The Paulson group investigates the roles of glycan binding proteins that mediate cellular processes central to immune regulation and human disease. The laboratory works at the interface of biology and chemistry to understand how the interaction of glycan binding proteins with their ligands mediates diverse biology in immune cell functions and virus interacting with their host cells.

Current research interests include elucidating and exploiting the roles of inhibitory Siglec receptors in immune cell responses, understanding adaptation of avian influenza viruses to human cell receptors, and investigating the glycosylation of the HIV Envelope protein in the context of recognition by broadly neutralizing antibodies.

Because glycans impact the binding of many bNAbs, understanding the details of the HIV envelope glycoprotein (Env) is critical to ensure that vaccine candidates match the glycosylation of Env on the intact virus.

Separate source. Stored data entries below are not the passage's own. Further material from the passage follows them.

This design comes from an exercise in tuning for small area, a short achievable clock period and few clock cycles per item on the open sky130 flow, not from production work.
At most, simulation tests tie the RTL to the original design; equivalence was not proved.
Power figures rest on the tool's default switching activity, not on a simulated workload.

Setup of before:
==> flow/design.v <==
module processor(
    input [15:0] DIN,
    input Resetn, Clock, Run,
    output reg Done,
    output reg [15:0] BusWires
    );
reg [127:0] rf;         
reg         pend;       
reg [2:0]   mvi_rx;     
wire [2:0] rx = DIN[12:10];
wire [2:0] ry = DIN[9:7];
wire is_mvi = ~DIN[14] & DIN[13];    
wire use_x  = ~pend & DIN[14];       
wire sub    = ~pend & DIN[13];       
reg [15:0] X, Y;
integer i;
always @(*) begin
    X = 16'd0;
    Y = DIN & {16{pend}};
    for (i = 0; i < 8; i = i + 1) begin
        X = X | (rf[16*i +: 16] & {16{use_x && rx == i}});
        Y = Y | (rf[16*i +: 16] & {16{!pend && ry == i}});
    end
end
always @(*) begin
    BusWires = X + (Y ^ {16{sub}}) + {15'd0, sub};
    Done = Resetn & (pend | (Run & ~is_mvi));
end
wire [2:0] wa = pend ? mvi_rx : rx;
always @(posedge Clock) begin
    if (!pend) mvi_rx <= rx;
    pend <= Resetn & ~pend & Run & is_mvi;
    for (i = 0; i < 8; i = i + 1)
        if (Done && wa == i) rf[16*i +: 16] <= BusWires;
end
endmodule
clock: 10.0 ns
lec_check: 0
cap_margin: 20
core_margin: 2
core_utilization: 40
setup_slack_margin: 4
slew_margin: 20
standard.sh (not shown) runs the stock make flow with config.mk's settings and CLKGATE_MAP_FILE= SYNTH_SCRIPT=/design/flow/synth_recipe.tcl, a recipe that flattens the netlist after the stock synthesis.
==> flow/flow/run.sh <==
#!/bin/bash
# Standard ORFS layout with these changes:
#  - port buffers are plain buffers (sky130_fd_sc_hd__buf_2), not delay buffers;
#  - clock tree from clkbuf_8 only, without dummy balancing loads;
#  - setup repair limited to the moves: unbuffer,sizeup,swap
set -euo pipefail
bash standard.sh \
  BUFFER_PORTS_ARGS="-buffer_cell sky130_fd_sc_hd__buf_2" \
  CTS_ARGS="-sink_clustering_enable -repair_clock_nets -dont_use_dummy_load -buf_list sky130_fd_sc_hd__clkbuf_8" \
  SETUP_MOVE_SEQUENCE="unbuffer,sizeup,swap" \
  finish > orfs_make.log 2>&1
Testbench counts of before, summed over its fixed seeds: cycles 9,996, items 8,000.
Setup changes, before to after
==> flow/design.v <==
module rdport8(
    input [127:0] rf,
    input [7:0] sel,
    output reg [15:0] q
    );
integer i;
always @(*) begin
    q = 16'd0;
    for (i = 0; i < 8; i = i + 1)
        q = q | (rf[16*i +: 16] & {16{sel[i]}});
end
endmodule
module rdport9(
    input [127:0] rf,
    input [7:0] sel,
    input [15:0] ext,
    input ext_sel,
    output reg [15:0] q
    );
integer i;
always @(*) begin
    q = ext & {16{ext_sel}};
    for (i = 0; i < 8; i = i + 1)
        q = q | (rf[16*i +: 16] & {16{sel[i]}});
end
endmodule
module addsub(
    input [15:0] a, b,
    input sub,
    output [15:0] s
    );
assign s = a + (b ^ {16{sub}}) + {15'd0, sub};
endmodule
module processor(
    input [15:0] DIN,
    input Resetn, Clock, Run,
    output reg Done,
    output [15:0] BusWires
    );
reg [127:0] rf;         
reg         pend;       
reg [2:0]   mvi_rx;     
wire [2:0] rx = DIN[12:10];
wire [2:0] ry = DIN[9:7];
wire is_mvi = ~DIN[14] & DIN[13];    
wire use_x  = ~pend & DIN[14];       
wire sub    = ~pend & DIN[13];       
reg [7:0] xsel, ysel;
integer i;
always @(*)
    for (i = 0; i < 8; i = i + 1) begin
        xsel[i] = use_x && rx == i;
        ysel[i] = ry == i;
    end
wire [15:0] X, Y;
rdport8 portx(.rf(rf), .sel(xsel), .q(X));
rdport8 porty(.rf(rf), .sel(ysel), .q(Y));
wire [15:0] sum;
addsub alu(.a(X), .b(Y), .sub(sub), .s(sum));
assign BusWires = pend ? DIN : sum;
always @(*)
    Done = Resetn & (pend | (Run & ~is_mvi));
wire [2:0] wa = pend ? mvi_rx : rx;
always @(posedge Clock) begin
    if (!pend) mvi_rx <= rx;
    pend <= Resetn & ~pend & Run & is_mvi;
    for (i = 0; i < 8; i = i + 1)
        if (Done && wa == i) rf[16*i +: 16] <= BusWires;
end
endmodule
Findings:
Relative to before, number of cell rows has increased by 1 in after. The standard cells in after occupy more silicon area than those in before do. after vs before on combinational fraction of design power: after is the lower one. Comparing after and before, count of buffering cells on the critical path with inverters included is higher on after. Lower routed wire length among after and before: after.
Testbench counts of after, summed over its fixed seeds: cycles 9,996, items 8,000.

* * *

Setup of purple:
processor, a different RTL version from the one above (not shown whole).
Size in the first run: roughly 130 flip-flops, roughly 36 I/O pins.
==> module processor, before the edit <==
module processor(
    input [15:0] DIN,
    input Resetn, Clock, Run,
    output reg Done,
    output [15:0] BusWires
    );
reg [127:0] rf;         
reg         pend;       
reg [2:0]   mvi_rx;     
wire [2:0] rx = DIN[12:10];
wire [2:0] ry = DIN[9:7];
wire is_mvi = ~DIN[14] & DIN[13];    
wire use_x  = DIN[14];               
wire sub    = DIN[13];               
reg [7:0] xsel, ysel;
integer i;
always @(*)
    for (i = 0; i < 8; i = i + 1) begin
        xsel[i] = use_x && rx == i;
        ysel[i] = ry == i;
    end
wire [15:0] X, Y;
rdport8 portx(.rf(rf), .sel(xsel), .q(X));
rdport8 porty(.rf(rf), .sel(ysel), .q(Y));
wire [15:0] sum;
addsub alu(.a(X), .b(Y), .sub(sub), .s(sum));
assign BusWires = pend ? DIN : sum;
always @(*)
    Done = Resetn & (pend | (Run & ~is_mvi));
wire [2:0] wa = pend ? mvi_rx : rx;
always @(posedge Clock) begin
    if (!pend) mvi_rx <= rx;
    pend <= Resetn & ~pend & Run & is_mvi;
    for (i = 0; i < 8; i = i + 1)
        if (Done && wa == i) rf[16*i +: 16] <= BusWires;
end
endmodule
==> flow/config.mk <==
export PLATFORM = sky130hd
export DESIGN_NAME = processor
export DESIGN_NICKNAME = processor
export VERILOG_FILES = /design/flow/design.v
export SDC_FILE = /design/flow/constraint.sdc
export NUM_CORES = 4
export LEC_CHECK = 0
export CAP_MARGIN = 20
export CORE_MARGIN = 2
export CORE_UTILIZATION = 40
export SETUP_SLACK_MARGIN = 4
export SLEW_MARGIN = 20
export SYNTH_HIERARCHICAL = 1
==> flow/constraint.sdc <==
create_clock -name core_clock -period 10.0 [get_ports {Clock}]
set_input_delay 2.0000 -clock core_clock [delete_from_list [all_inputs] [get_ports {Clock}]]
set_output_delay 2.0000 -clock core_clock [all_outputs]
set_load 0.01 [all_outputs]
Scripts as last shown in full above: flow/flow/run.sh
purple was carried through to the last stage, and its layout satisfied the timing, design-rule and antenna checks.
Here is what was changed in the inputs of blue compared with purple.
--- a/flow/design.v
+++ b/flow/design.v
@@ -42,10 +42,10 @@
 reg [2:0]   mvi_rx;     
 wire [2:0] rx = DIN[12:10];
 wire [2:0] ry = DIN[9:7];
 wire is_mvi = ~DIN[14] & DIN[13];    
-wire use_x  = DIN[14];               
-wire sub    = DIN[13];               
+wire use_x  = ~pend & DIN[14];       
+wire sub    = ~pend & DIN[13];       
 reg [7:0] xsel, ysel;
 integer i;
 always @(*)
     for (i = 0; i < 8; i = i + 1) begin
### Flow results
The die height on blue is in line with that on purple.
[compare] base=purple new=blue: total power fell 0.48%, sequential share of layout area about even, iteration-0 DRC count of the detailed router rose about 9%, switching share of power about even, worst setup slack after layout rose 0.10 ns.
Testbench counts of blue, summed over its fixed seeds: cycles 9,996, items 8,000.
No functional check of the RTL was part of purple.

* * *

v35:
processor, a different RTL version from the one above (not shown whole).
Size: roughly 130 flip-flops, ~36 I/O pins.
==> module rdport8x, before the edit <==
module rdport8x(
    input [127:0] rf,
    input [7:0] sel,
    input inv,
    output reg [15:0] q
    );
integer i;
always @(*) begin
    q = 16'd0;
    for (i = 0; i < 8; i = i + 1)
        q = q | (rf[16*i +: 16] & {16{sel[i]}});
    q = q ^ {16{inv}};
end
endmodule
==> module addsub, before the edit <==
module addsub(
    input [15:0] a, b,
    input cin,
    output [15:0] s
    );
assign s = a + b + {15'd0, cin};
endmodule
==> module processor, before the edit <==
module processor(
    input [15:0] DIN,
    input Resetn, Clock, Run,
    output reg Done,
    output [15:0] BusWires
    );
reg [127:0] rf;         
reg         pend;       
reg [2:0]   mvi_rx;     
wire [2:0] rx = DIN[12:10];
wire [2:0] ry = DIN[9:7];
wire is_mvi = ~DIN[14] & DIN[13];    
wire use_x  = ~pend & DIN[14];       
wire sub    = ~pend & DIN[13];       
reg [7:0] xsel, ysel;
integer i;
always @(*)
    for (i = 0; i < 8; i = i + 1) begin
        xsel[i] = use_x && rx == i;
        ysel[i] = ry == i;
    end
wire [15:0] X, Y;
rdport8 portx(.rf(rf), .sel(xsel), .q(X));
rdport8x porty(.rf(rf), .sel(ysel), .inv(sub), .q(Y));
wire [15:0] sum;
addsub alu(.a(X), .b(Y), .cin(sub), .s(sum));
assign BusWires = pend ? DIN : sum;
always @(*)
    Done = Resetn & (pend | (Run & ~is_mvi));
wire [2:0] wa = pend ? mvi_rx : rx;
always @(posedge Clock) begin
    if (!pend) mvi_rx <= rx;
    pend <= Resetn & ~pend & Run & is_mvi;
    for (i = 0; i < 8; i = i + 1)
        if (Done && wa == i) rf[16*i +: 16] <= BusWires;
end
endmodule
clock: 10.0 ns
lec_check: 0
cap_margin: 20
core_margin: 2
core_utilization: 40
setup_slack_margin: 5
slew_margin: 20
synth_hierarchical: 1
Scripts as last shown in full above: flow/flow/run.sh
#### Input delta (v34 over v35)
-- flow/design.v --
<<< v35, line 25
end
endmodule
module rdport8x(
    input [127:0] rf,
    input [7:0] sel,
    input inv,
    output reg [15:0] q
    );
integer i;
always @(*) begin
    q = 16'd0;
    for (i = 0; i < 8; i = i + 1)
        q = q | (rf[16*i +: 16] & {16{sel[i]}});
    q = q ^ {16{inv}};
end
endmodule
module addsub(
    input [15:0] a, b,
    input cin,
    output [15:0] s
    );
assign s = a + b + {15'd0, cin};
endmodule
module processor(
>>> v34, line 25
end
endmodule
module dec3to8(
    input [2:0] W,
    input En,
    output reg [7:0] Y
    );
integer i;
always @(*)
    for (i = 0; i < 8; i = i + 1)
        Y[i] = En && W == i;
endmodule
module addsub(
    input [15:0] a, b,
    input sub,
    output [15:0] s
    );
assign s = a + (b ^ {16{sub}}) + {15'd0, sub};
endmodule
module processor(
<<< v35, line 60
wire use_x  = ~pend & DIN[14];       
wire sub    = ~pend & DIN[13];       
reg [7:0] xsel, ysel;
integer i;
always @(*)
    for (i = 0; i < 8; i = i + 1) begin
        xsel[i] = use_x && rx == i;
        ysel[i] = ry == i;
    end
wire [15:0] X, Y;
rdport8 portx(.rf(rf), .sel(xsel), .q(X));
rdport8x porty(.rf(rf), .sel(ysel), .inv(sub), .q(Y));
wire [15:0] sum;
addsub alu(.a(X), .b(Y), .cin(sub), .s(sum));
assign BusWires = pend ? DIN : sum;
always @(*)
>>> v34, line 56
wire use_x  = ~pend & DIN[14];       
wire sub    = ~pend & DIN[13];       
wire [7:0] xsel, ysel;
integer i;
dec3to8 decx(.W(rx), .En(use_x), .Y(xsel));
dec3to8 decy(.W(ry), .En(1'b1), .Y(ysel));
wire [15:0] X, Y;
rdport8 portx(.rf(rf), .sel(xsel), .q(X));
rdport8 porty(.rf(rf), .sel(ysel), .q(Y));
wire [15:0] sum;
addsub alu(.a(X), .b(Y), .sub(sub), .s(sum));
assign BusWires = pend ? DIN : sum;
always @(*)
## What came out
v34 vs v35: power down in v34. The routed wire length on met3 in v34 sits 31 µm above the value recorded for v35. What v35 reported for number of distinct library cells after synthesis has to be multiplied by 1.13 to get the figure for v34. v34 — wire length 1.0% higher, v35 as reference. Compared with v35, in v34 wire length of the first global-routing pass shows a reduction of about 3%; share of the clock period used by the worst path increased 0.78 points; clock power now sits lower.
Function was not checked in any run of this note: the RTL went through the layout flow alone.

## port drivers added, routing unchanged
Ports are ideal in the flow. The routed layouts listed here were re-timed in OpenROAD.
Step 1 sets driving cells, clkbuf_16 on the clock port and buf_2 on the other inputs (assumed; they add their load-dependent delay and slew).
Step 2, shift: input delay + t, output delay - t, t = (earliest + latest rising clock arrival at the registers) / 2. This alone moves slack from input paths to output paths.
a / b / c = ideal ports / drivers / drivers and shift; a / b = the first two.
run | t (ns) | setup slack, ns | hold WS [ns] | worst setup path after step 2 | worst slew at a driven data input, ns
before | 0.483 | 2.158 / 2.114 / 2.114 | 0.485 / 0.485 / 0.485 | input to output | 0.06
after | 0.479 | 2.295 / 2.256 / 2.256 | 0.491 / 0.491 / 0.491 | input to output | 0.05
purple | 0.482 | 3.021 / 2.989 / 2.989 | 0.543 / 0.543 / 0.543 | input to output | 0.06
blue | 0.480 | 3.124 / 3.078 / 3.078 | 0.485 / 0.485 / 0.485 | input to output | 0.06
v35 | 0.475 | 2.870 / 2.806 / 2.806 | 0.487 / 0.487 / 0.487 | input to output | 0.06
v34 | 0.468 | 2.792 / 2.740 / 2.740 | 0.489 / 0.489 / 0.489 | input to output | 0.07
After both steps setup and hold are still met in every run listed. For v35, which loses most, drivers alone change the setup slack by -0.064 ns; drivers and shift together by -0.064 ns.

For the CHAVI-ID project, the Paulson lab helped characterize the recognition of glycans by a number of bNAbs using glycan microarrays.

More recently, the group has developed a method for assessing the extent of glycosylation and type of glycans at each glycosite on the HIV Env. It is currently being used to compare the glycosylation Env purified from virus with soluble SOSIP trimers and membrane bound trimers from the same strains. This information can be used to better correlate the glycosylation status of the protein with antigenicity and specificity of bNAbs – information that can inform future vaccine design.